Tous les 6 octobre, mémé dépose une couronne de fleurs au pied de l’arbre qui a tué ses enfants. Le 5 au soir, elle se fait livrer les lys blancs et les roses rouges. Le premier fleuriste est à 20 kilomètres, avant, elle leur téléphonait, maintenant, elle demande à Jules de les commander sur Internet. Il suffit de cliquer sur « Livraison fleurs deuil » et de choisir entre « bouquet fleurs enterrement, coussin fleurs obsèques ou composition tristesse ».

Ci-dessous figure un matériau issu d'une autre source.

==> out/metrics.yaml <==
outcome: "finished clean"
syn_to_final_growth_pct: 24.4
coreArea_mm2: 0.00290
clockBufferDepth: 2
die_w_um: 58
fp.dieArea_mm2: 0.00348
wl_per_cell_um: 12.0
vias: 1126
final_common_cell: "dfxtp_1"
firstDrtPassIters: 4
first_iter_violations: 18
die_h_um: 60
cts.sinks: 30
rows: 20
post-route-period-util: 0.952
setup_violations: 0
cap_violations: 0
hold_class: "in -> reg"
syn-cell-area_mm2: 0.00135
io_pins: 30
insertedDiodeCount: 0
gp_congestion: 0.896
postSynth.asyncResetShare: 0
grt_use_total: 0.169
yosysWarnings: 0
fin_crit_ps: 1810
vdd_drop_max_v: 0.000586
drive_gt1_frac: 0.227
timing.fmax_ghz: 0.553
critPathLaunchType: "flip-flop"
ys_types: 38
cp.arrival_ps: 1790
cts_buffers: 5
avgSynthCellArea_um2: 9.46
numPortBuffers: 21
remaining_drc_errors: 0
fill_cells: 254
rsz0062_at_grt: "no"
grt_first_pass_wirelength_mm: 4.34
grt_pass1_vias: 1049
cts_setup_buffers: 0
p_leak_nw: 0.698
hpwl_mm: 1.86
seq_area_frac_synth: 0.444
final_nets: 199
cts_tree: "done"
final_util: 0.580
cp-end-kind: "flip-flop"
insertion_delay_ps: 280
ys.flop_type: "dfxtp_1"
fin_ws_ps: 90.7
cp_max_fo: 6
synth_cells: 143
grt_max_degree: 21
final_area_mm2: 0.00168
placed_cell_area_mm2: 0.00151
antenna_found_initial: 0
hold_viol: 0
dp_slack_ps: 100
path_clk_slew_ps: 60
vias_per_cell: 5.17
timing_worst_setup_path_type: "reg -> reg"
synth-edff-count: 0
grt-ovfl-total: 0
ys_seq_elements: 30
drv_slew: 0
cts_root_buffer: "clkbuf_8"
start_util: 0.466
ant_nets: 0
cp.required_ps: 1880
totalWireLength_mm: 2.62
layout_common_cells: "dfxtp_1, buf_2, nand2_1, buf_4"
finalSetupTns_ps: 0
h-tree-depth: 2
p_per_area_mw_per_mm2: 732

Tous les 6 octobre, elle quitte la maison à 8 heures du matin, ses fleurs sous le bras et sa canne à la main. Elle marche en claudiquant jusqu’à l’arbre pendant trois quarts d’heure, dépose sa couronne, l’entoure d’un ruban qu’elle fait broder et rentre à la maison.
Pépé n’a jamais voulu l’accompagner, jamais voulu l’emmener en voiture jusqu’à l’arbre, pépé a toujours haï ce rituel.
Mémé a toujours refusé que Jules ou moi l’accompagnions. Nous n’avons pas eu le choix du cimetière quand nous étions enfants, mais elle nous a épargné la couronne de fleurs dans le fossé. Si quelqu’un s’arrête en voiture à sa hauteur pour lui proposer de l’escorter, elle refuse.
Chaque samedi du mois, quand je ne suis pas de garde, Jules et moi passons devant la couronne de fleurs en allant au Paradis. Les deux premières semaines, les fleurs font ce qu’elles peuvent pour ressembler à des fleurs, mais dès la fin du mois, elles ont perdu toutes leurs couleurs. En novembre, la couronne ne forme plus qu’un amas marron, qu’on pourrait prendre pour un animal ou un vêtement jeté dans le fossé si on roule vite.
Aux premières chutes de neige, quelqu’un l’enlève. Nous avons longtemps pensé qu’il s’agissait du cantonnier mais quand Jules avait une quinzaine d’années, il a appris par hasard que c’était pépé.
L’hiver dernier, pépé l’a laissée pourrir. Au printemps, il ne restait plus que le ruban blanc sur lequel on pouvait lire ces mots à peine lisibles : « Pardonnez-moi ».